The question is, how can I convince the compiler that the decoded data contains 4 items and has complete set of data for all branches? What kind of collection type could convince compiler of such property?
Here’s my first attempt:
type alias Branches =
{ lyon : Branch
, cordova : Branch
, sofia : Branch
, baku : Branch
}
Above type can be used to guarantee that the data for four branches are there.

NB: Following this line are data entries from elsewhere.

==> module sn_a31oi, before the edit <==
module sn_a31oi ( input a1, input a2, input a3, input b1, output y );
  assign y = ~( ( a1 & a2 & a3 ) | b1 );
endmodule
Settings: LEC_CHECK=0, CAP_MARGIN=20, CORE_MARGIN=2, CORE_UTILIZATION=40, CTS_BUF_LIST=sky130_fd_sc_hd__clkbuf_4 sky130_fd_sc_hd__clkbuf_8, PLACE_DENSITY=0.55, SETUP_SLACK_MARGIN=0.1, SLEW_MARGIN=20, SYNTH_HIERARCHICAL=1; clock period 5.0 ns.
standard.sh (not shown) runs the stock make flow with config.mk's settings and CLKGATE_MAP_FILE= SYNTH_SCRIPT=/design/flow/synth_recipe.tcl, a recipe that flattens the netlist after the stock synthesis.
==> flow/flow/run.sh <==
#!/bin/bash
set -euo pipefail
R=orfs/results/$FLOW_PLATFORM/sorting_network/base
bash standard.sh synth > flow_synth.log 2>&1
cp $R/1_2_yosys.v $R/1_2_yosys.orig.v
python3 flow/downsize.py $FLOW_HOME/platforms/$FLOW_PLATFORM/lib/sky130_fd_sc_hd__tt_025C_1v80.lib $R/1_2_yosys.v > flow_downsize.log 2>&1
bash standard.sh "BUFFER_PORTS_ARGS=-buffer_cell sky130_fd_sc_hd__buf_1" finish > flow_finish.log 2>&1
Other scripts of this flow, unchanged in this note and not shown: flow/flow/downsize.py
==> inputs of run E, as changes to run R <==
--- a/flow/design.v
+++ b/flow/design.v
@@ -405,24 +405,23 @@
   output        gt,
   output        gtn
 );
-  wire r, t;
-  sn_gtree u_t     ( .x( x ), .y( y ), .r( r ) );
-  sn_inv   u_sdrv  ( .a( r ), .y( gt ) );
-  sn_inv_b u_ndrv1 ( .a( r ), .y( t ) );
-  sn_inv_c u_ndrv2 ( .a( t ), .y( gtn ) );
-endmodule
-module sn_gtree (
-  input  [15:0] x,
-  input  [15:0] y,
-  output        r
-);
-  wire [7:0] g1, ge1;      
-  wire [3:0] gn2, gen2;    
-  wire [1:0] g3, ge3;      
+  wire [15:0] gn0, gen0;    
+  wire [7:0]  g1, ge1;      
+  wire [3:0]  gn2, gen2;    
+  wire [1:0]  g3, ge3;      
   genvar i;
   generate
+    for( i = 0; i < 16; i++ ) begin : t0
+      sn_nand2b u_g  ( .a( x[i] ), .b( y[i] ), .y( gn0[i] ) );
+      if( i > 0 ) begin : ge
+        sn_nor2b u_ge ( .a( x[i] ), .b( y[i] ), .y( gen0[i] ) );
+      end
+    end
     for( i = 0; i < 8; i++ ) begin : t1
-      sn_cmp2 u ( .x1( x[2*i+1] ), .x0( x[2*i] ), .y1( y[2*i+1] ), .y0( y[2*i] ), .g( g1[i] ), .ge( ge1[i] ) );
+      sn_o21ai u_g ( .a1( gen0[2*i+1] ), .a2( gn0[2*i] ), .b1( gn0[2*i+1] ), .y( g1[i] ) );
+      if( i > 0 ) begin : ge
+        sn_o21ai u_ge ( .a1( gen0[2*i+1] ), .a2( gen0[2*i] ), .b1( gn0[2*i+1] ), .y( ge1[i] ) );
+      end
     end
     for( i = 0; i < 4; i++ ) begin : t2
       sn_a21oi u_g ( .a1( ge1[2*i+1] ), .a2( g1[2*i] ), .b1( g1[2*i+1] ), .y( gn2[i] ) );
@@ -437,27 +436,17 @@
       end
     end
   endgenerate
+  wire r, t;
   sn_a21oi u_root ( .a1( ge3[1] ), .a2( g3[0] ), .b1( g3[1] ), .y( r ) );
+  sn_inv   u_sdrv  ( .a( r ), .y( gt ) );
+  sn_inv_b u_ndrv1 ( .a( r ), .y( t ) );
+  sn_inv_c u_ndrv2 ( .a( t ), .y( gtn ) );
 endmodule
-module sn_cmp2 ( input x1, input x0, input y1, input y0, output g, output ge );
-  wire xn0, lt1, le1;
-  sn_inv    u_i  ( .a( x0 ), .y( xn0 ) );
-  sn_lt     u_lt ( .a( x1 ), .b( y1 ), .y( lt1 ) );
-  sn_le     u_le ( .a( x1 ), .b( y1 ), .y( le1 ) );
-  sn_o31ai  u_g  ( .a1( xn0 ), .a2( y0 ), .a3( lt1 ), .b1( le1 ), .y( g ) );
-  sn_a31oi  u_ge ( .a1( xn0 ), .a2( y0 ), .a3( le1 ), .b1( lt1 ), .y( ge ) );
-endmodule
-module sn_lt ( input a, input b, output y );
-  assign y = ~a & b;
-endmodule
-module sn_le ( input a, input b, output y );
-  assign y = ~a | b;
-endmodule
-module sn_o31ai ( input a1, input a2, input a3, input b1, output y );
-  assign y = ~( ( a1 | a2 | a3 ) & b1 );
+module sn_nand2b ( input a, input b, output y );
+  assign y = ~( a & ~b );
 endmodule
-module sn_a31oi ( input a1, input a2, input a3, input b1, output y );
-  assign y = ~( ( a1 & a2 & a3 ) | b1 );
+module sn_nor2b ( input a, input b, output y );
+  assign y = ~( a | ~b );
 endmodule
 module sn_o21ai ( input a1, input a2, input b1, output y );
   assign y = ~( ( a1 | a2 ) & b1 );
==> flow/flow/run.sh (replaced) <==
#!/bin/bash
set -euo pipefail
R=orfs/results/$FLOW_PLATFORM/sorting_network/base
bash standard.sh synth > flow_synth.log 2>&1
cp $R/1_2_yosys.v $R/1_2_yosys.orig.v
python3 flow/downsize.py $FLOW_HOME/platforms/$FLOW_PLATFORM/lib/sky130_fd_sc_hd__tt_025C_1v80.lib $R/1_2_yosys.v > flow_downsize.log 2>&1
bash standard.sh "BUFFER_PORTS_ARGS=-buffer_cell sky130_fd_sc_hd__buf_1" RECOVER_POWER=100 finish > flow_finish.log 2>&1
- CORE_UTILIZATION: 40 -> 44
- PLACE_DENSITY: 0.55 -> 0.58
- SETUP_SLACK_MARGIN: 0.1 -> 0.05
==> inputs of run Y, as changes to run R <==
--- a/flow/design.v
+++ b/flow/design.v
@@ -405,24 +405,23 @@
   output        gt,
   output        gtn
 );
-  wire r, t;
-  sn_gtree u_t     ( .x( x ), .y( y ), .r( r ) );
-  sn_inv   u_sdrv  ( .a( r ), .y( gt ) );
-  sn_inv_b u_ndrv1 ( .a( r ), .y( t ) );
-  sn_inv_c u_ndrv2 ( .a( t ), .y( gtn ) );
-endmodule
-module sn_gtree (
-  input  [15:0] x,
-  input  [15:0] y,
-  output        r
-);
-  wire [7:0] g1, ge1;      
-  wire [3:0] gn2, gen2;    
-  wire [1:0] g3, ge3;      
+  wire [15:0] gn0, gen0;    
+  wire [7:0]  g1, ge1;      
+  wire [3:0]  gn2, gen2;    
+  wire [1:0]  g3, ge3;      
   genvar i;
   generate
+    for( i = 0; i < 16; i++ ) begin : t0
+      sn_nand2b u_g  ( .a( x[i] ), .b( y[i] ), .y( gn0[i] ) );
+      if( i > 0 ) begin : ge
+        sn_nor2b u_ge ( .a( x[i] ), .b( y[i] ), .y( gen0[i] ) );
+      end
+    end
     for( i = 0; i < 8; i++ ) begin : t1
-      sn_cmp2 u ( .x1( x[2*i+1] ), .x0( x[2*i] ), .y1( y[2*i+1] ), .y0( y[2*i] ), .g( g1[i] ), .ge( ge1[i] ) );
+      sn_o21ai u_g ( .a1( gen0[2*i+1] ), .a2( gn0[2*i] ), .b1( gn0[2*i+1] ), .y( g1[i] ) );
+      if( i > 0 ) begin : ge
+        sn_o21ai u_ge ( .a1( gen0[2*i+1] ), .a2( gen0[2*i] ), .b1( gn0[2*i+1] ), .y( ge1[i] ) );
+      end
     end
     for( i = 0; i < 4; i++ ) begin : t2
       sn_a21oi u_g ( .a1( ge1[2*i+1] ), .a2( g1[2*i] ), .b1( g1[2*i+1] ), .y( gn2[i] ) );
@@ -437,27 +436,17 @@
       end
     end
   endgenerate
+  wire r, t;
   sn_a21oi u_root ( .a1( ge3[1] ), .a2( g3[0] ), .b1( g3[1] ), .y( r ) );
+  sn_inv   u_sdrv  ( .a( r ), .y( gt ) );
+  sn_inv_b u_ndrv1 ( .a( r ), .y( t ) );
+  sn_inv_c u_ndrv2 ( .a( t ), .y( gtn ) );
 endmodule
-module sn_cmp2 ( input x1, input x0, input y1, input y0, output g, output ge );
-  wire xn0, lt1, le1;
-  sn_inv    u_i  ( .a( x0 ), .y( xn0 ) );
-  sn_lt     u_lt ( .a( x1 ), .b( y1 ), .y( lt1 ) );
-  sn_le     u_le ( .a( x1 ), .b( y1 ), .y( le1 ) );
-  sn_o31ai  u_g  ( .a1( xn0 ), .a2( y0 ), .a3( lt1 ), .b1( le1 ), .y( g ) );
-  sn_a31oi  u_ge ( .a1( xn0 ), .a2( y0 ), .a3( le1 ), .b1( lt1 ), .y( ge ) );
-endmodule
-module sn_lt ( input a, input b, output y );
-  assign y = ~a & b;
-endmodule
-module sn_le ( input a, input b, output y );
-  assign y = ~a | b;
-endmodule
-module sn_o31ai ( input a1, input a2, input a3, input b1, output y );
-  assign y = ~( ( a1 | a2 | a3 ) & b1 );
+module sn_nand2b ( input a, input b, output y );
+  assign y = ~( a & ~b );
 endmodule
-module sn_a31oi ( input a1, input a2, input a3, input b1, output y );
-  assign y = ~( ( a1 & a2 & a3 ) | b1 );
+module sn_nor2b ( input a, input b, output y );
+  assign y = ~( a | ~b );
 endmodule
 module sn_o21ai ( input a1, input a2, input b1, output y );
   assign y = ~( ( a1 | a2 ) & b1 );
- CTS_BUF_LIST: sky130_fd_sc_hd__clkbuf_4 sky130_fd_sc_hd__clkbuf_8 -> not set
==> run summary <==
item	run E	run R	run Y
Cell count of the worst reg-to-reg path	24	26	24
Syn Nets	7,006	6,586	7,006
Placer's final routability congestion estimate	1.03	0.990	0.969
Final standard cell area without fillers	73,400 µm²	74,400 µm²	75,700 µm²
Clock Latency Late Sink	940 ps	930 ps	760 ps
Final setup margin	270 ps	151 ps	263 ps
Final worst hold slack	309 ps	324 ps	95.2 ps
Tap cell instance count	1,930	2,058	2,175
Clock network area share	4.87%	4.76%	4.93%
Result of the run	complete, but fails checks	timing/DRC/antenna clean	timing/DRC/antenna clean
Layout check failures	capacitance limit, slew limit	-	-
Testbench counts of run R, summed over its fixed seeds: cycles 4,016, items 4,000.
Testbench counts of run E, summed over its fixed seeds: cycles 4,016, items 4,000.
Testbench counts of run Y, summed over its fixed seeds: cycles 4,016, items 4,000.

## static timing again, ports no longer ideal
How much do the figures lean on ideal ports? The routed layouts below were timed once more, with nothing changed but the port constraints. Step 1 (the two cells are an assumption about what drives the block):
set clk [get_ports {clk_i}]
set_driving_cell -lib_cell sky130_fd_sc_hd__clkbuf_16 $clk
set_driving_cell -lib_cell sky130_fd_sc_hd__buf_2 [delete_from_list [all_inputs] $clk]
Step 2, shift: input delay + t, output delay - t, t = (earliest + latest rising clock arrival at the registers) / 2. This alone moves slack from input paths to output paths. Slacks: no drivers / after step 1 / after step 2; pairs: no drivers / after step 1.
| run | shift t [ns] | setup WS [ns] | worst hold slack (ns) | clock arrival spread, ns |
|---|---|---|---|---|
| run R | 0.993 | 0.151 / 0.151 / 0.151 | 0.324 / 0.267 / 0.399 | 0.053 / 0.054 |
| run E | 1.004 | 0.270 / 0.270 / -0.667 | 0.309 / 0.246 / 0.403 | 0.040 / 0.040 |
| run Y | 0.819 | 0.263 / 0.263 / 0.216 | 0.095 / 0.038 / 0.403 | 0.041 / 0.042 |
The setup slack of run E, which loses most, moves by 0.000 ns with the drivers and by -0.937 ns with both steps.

But it cannot prevent accidental mixup of Branch instance.
Then here’s the second attempt
-- Branch.elm
type Branch
= Lyon
| Cordova
| Sofia
| Baku
type alias Branches =
{ lyon : Branch.Lyon.LyonBranch
, cordova : Branch.Lyon.CordovaBranch
, sofia : Branch.Lyon.SofiaBranch
, baku : Branch.Lyon.BakuBranch
}
-- Branch.Lyon.elm
type LyonBranch = LyonBranch BranchInfo
getBranchInfo ( LyonBranch branchInfo) = branchInfo
-- Branch.Cordova.elm
type CordovaBranch = CordovaBranch BranchInfo
-- Branch.Sofia.elm
type SofiaBranch = SofiaBranch BranchInfo
-- Branch.Baku.elm
type BakuBranch = BakuBranch BranchInfo
-- View.elm
view : Model -> Html msg
view model =
div [] [ List.map (viewBranch model.branches) [ Lyon, Cordova, Baku, Sofia] ]
viewBranch : Branches -> Branch -> Html msg
viewBranch branches branch =
case branch of
Lyon -> branches |> .lyon >> Branch.Lyon.getBranchInfo >> viewBranchInfo
...
This ensures that there are four branches, and each branch is annotated as a distinct type. It still cannot prevent mixup of BranchInfo data, but I think that’s unavoidable (I’d love to be proven wrong about this!).
It’s a bit more verbose than I would like and the names are repetitive and dull. Moreover, I have to use Branches
record as a sort of database and use Branch
type like a cumbersome key to retrieve data. I would prefer the Branch
type to contain all the information about itself.
Or I could use Dict
instead of record. I could decode the JSON into a Dict
and let the decoding succeed if it has all four keys. Unfortunately, the keys would have to be hardcoded since it’s impossible to iterate over constructors in Elm.
-- Branch.elm
type Branch
= Lyon
| Cordova
| Sofia
| Baku
type Branches = Branches (Dict String BranchInfo)
-- public
getInfo : Branch -> Branches -> BranchInfo
getInfo branch branches = map (Dict.get (toString branch)) branches |> Maybe.withDefault defaultBranchInfo
-- private
map f (Branches dict) = f dict
-- View.elm
viewBranch : Branches -> Branch -> Html msg
viewBranch branches branch =
case branch of
LyonBranch -> getLyon
...
This is much shorter, and although I make sure that the data has valid properties when decoding JSON, I still feel like I am cheating the type system by using Maybe.withDefault
like this.
Overall, I’m not fond of either approach. If someone could show me a better way to do this in Elm, I’d really appreciate!